How the Three Interact
The HPA and Cluster Autoscaler compose well: the HPA adds replicas, those replicas go Pending, the Cluster Autoscaler adds nodes — horizontal scaling end to end. The HPA and VPA conflict when pointed at the same resource metric: the HPA wants more replicas because CPU is high, the VPA wants bigger Pods for the same reason, and they fight. The supported pattern is HPA on a custom/external metric while VPA manages CPU/memory, or simply not running both on the same signal.

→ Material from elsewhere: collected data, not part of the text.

**src/rtl/uart_mem_bridge_pkg.sv**
```systemverilog
// Shared types and byte codes for the UART-to-RAM command bridge.
package uart_mem_bridge_pkg;

  typedef enum logic [3:0] {
    ST_IDLE,
    ST_GET_ADDR,
    ST_GET_BE,
    ST_GET_DATA,
    ST_WRITE,
    ST_READ_REQ,
    ST_READ_WAIT,
    ST_SEND_RESP,
    ST_SEND_ACK,
    ST_SEND_NAK
  } state_e;

  localparam logic [7:0] CMD_WR  = 8'h57;  // 'W'
  localparam logic [7:0] CMD_RD  = 8'h52;  // 'R'
  localparam logic [7:0] RSP_ACK = 8'h4B;  // 'K'
  localparam logic [7:0] RSP_NAK = 8'h15;

  // Number of whole bytes needed to carry a field of the given bit width.
  function automatic int bytes_for_bits(input int bits);
    return (bits + 7) / 8;
  endfunction

endpackage

```
**src/rtl/bridge_timeout_cnt.sv**
```systemverilog
// Inter-byte idle watchdog: reloads on clear, counts down while enabled and
// flags expiry on the idle cycle that would bring it to zero.
module bridge_timeout_cnt #(
  parameter int LIMIT = 1000
) (
  input  logic clk,
  input  logic rst_ni,
  input  logic clr_i,
  input  logic en_i,
  output logic expire_o
);

  localparam int W = (LIMIT < 2) ? 1 : $clog2(LIMIT + 1);

  logic [W-1:0] remain_q;

  // Remaining idle cycles before the current command is abandoned.
  always_ff @(posedge clk or negedge rst_ni) begin
    // NOTE: sequential state uses non-blocking assignments so every register
    // in the design samples pre-edge values regardless of block ordering.
    if (!rst_ni) begin
      remain_q <= '0;
    end else if (clr_i) begin
      remain_q <= W'(LIMIT);
    end else if (en_i && (remain_q != '0)) begin
      remain_q <= remain_q - W'(1);
    end
  end

  // A limit of zero disables the watchdog entirely.
  assign expire_o = (LIMIT != 0) && en_i && !clr_i && (remain_q == W'(1));

endmodule

```
**src/rtl/uart_mem_bridge.sv**
```systemverilog
// Parses 'W'/'R' commands from a UART byte stream, issues single-cycle
// accesses on a RAM port and returns ACK/NAK or read data on the TX stream.
module uart_mem_bridge
  import uart_mem_bridge_pkg::*;
#(
  parameter int ADDR_WIDTH     = 8,
  parameter int TIMEOUT_CYCLES = 1000
) (
  input  logic                  clk,
  input  logic                  rst_ni,
  input  logic                  rx_valid_i,
  input  logic [7:0]            rx_data_i,
  output logic                  rx_ready_o,
  output logic                  tx_valid_o,
  output logic [7:0]            tx_data_o,
  input  logic                  tx_ready_i,
  output logic [ADDR_WIDTH-1:0] mem_addr_o,
  output logic [31:0]           mem_wdata_o,
  output logic                  mem_we_o,
  output logic [3:0]            mem_be_o,
  input  logic [31:0]           mem_rdata_i,
  output logic                  busy_o,
  output logic                  err_o
);

  localparam int ADDR_BYTES = bytes_for_bits(ADDR_WIDTH);
  localparam int AB_BITS    = ADDR_BYTES * 8;

  state_e             state_q;
  logic [2:0]         cnt_q;
  logic               is_wr_q;
  logic [AB_BITS-1:0] addr_q;
  logic [3:0]         be_q;
  logic [31:0]        data_q;
  logic [23:0]        resp_q;   // upper three read bytes still to be sent
  logic               rx_ready_q;
  logic               tx_valid_q;
  logic [7:0]         tx_data_q;
  logic               we_q;
  logic [3:0]         mem_be_q;
  logic               err_q;

  logic rx_fire;
  logic tx_fire;
  logic collecting;
  logic tmo_expire;

  assign rx_fire    = rx_valid_i & rx_ready_q;
  assign tx_fire    = tx_valid_q & tx_ready_i;
  assign collecting = state_q inside {ST_GET_ADDR, ST_GET_BE, ST_GET_DATA};

  // Watchdog only runs while a command is partially received.
  bridge_timeout_cnt #(
    .LIMIT (TIMEOUT_CYCLES)
  ) u_timeout (
    .clk      (clk),
    .rst_ni   (rst_ni),
    .clr_i    (rx_fire | ~collecting),
    .en_i     (collecting & ~rx_fire),
    .expire_o (tmo_expire)
  );

  // Command FSM with all handshake and RAM strobes registered.
  always_ff @(posedge clk or negedge rst_ni) begin
    if (!rst_ni) begin
      state_q    <= ST_IDLE;
      cnt_q      <= '0;
      is_wr_q    <= 1'b0;
      addr_q     <= '0;
      be_q       <= '0;
      data_q     <= '0;
      resp_q     <= '0;
      rx_ready_q <= 1'b0;
      tx_valid_q <= 1'b0;
      tx_data_q  <= '0;
      we_q       <= 1'b0;
      mem_be_q   <= '0;
      err_q      <= 1'b0;
    end else begin
      we_q     <= 1'b0;
      mem_be_q <= '0;
      err_q    <= 1'b0;
      case (state_q)
        ST_IDLE: begin
          rx_ready_q <= 1'b1;
          if (rx_fire) begin
            cnt_q <= '0;
            if ((rx_data_i == CMD_WR) || (rx_data_i == CMD_RD)) begin
              is_wr_q <= (rx_data_i == CMD_WR);
              state_q <= ST_GET_ADDR;
            end else begin
              err_q      <= 1'b1;
              tx_valid_q <= 1'b1;
              tx_data_q  <= RSP_NAK;
              rx_ready_q <= 1'b0;
              state_q    <= ST_SEND_NAK;
            end
          end
        end
        ST_GET_ADDR: begin
          if (tmo_expire) begin
            err_q   <= 1'b1;
            state_q <= ST_IDLE;
          end else if (rx_fire) begin
            // Shift in from the top so the first (least significant) byte
            // lands at the bottom once all address bytes have arrived.
            addr_q <= (addr_q >> 8) | (AB_BITS'(rx_data_i) << (AB_BITS - 8));
            if (cnt_q == 3'(ADDR_BYTES - 1)) begin
              cnt_q <= '0;
              if (is_wr_q) begin
                state_q <= ST_GET_BE;
              end else begin
                rx_ready_q <= 1'b0;
                state_q    <= ST_READ_REQ;
              end
            end else begin
              cnt_q <= cnt_q + 3'd1;
            end
          end
        end
        ST_GET_BE: begin
          if (tmo_expire) begin
            err_q   <= 1'b1;
            state_q <= ST_IDLE;
          end else if (rx_fire) begin
            be_q    <= rx_data_i[3:0];
            state_q <= ST_GET_DATA;
          end
        end
        ST_GET_DATA: begin
          if (tmo_expire) begin
            err_q   <= 1'b1;
            cnt_q   <= '0;
            state_q <= ST_IDLE;
          end else if (rx_fire) begin
            data_q <= {rx_data_i, data_q[31:8]};
            if (cnt_q == 3'd3) begin
              cnt_q      <= '0;
              we_q       <= 1'b1;
              mem_be_q   <= be_q;
              rx_ready_q <= 1'b0;
              state_q    <= ST_WRITE;
            end else begin
              cnt_q <= cnt_q + 3'd1;
            end
          end
        end
        ST_WRITE: begin
          tx_valid_q <= 1'b1;
          tx_data_q  <= RSP_ACK;
          state_q    <= ST_SEND_ACK;
        end
        ST_READ_REQ: begin
          state_q <= ST_READ_WAIT;
        end
        ST_READ_WAIT: begin
          resp_q     <= mem_rdata_i[31:8];
          tx_data_q  <= mem_rdata_i[7:0];
          tx_valid_q <= 1'b1;
          cnt_q      <= '0;
          state_q    <= ST_SEND_RESP;
        end
        ST_SEND_RESP: begin
          if (tx_fire) begin
            if (cnt_q == 3'd3) begin
              tx_valid_q <= 1'b0;
              rx_ready_q <= 1'b1;
              cnt_q      <= '0;
              state_q    <= ST_IDLE;
            end else begin
              tx_data_q <= resp_q[7:0];
              resp_q    <= resp_q >> 8;
              cnt_q     <= cnt_q + 3'd1;
            end
          end
        end
        ST_SEND_ACK, ST_SEND_NAK: begin
          if (tx_fire) begin
            tx_valid_q <= 1'b0;
            rx_ready_q <= 1'b1;
            state_q    <= ST_IDLE;
          end
        end
        default: begin
          rx_ready_q <= 1'b0;
          tx_valid_q <= 1'b0;
          state_q    <= ST_IDLE;
        end
      endcase
    end
  end

  assign rx_ready_o  = rx_ready_q;
  assign tx_valid_o  = tx_valid_q;
  assign tx_data_o   = tx_data_q;
  assign mem_addr_o  = addr_q[ADDR_WIDTH-1:0];
  assign mem_wdata_o = data_q;
  assign mem_we_o    = we_q;
  assign mem_be_o    = mem_be_q;
  assign busy_o      = (state_q != ST_IDLE);
  assign err_o       = err_q;

endmodule

```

| Autoscaler | Changes | Trigger |
|---|---|---|
| HPA | Replica count | A metric vs target (Topic 27) |
| VPA | Per-Pod CPU/memory requests | Observed usage over time |
| Cluster Autoscaler | Node count | Pending Pods / underused nodes |
Faster Node Provisioning
The classic Cluster Autoscaler scales pre-defined node groups. Newer provisioners (Karpenter on AWS, and similar approaches) skip fixed node groups and provision right-sized nodes directly from the cloud to fit Pending Pods, often faster and with better bin-packing. The principle is the same — react to unschedulable Pods by adding capacity — but the granularity and speed improve. On managed clusters this is increasingly the default.
HPA — more or fewer replicas, on a load metric. Workload scaling.
VPA — bigger or smaller Pods, on observed usage. Right-sizing — restarts Pods in Auto mode.
Cluster Autoscaler — more or fewer nodes, on Pending Pods. Infrastructure scaling.
- Running VPA in Auto mode on workloads that can't tolerate the restarts it uses to resize Pods.
- Running HPA and VPA on the same resource metric, so they fight.
- Expecting scale-down to work while Pods lack PDBs, have no controller, or use node-local storage.
- Assuming the Cluster Autoscaler can split one oversized Pod across nodes — it can't; the Pod must fit one node.
- Forgetting that node scale-up takes minutes, so bursty load needs headroom, not just autoscaling.
- Use VPA in Off/recommend mode to right-size, applying changes during planned restarts, on restart-tolerant workloads.
- Keep HPA and VPA off the same metric — HPA on a custom signal, VPA on CPU/memory.
- Make workloads movable (PDBs, controllers, no node-local storage) so scale-down can reclaim nodes.
- Pair the HPA with the Cluster Autoscaler so replica growth turns into node growth automatically.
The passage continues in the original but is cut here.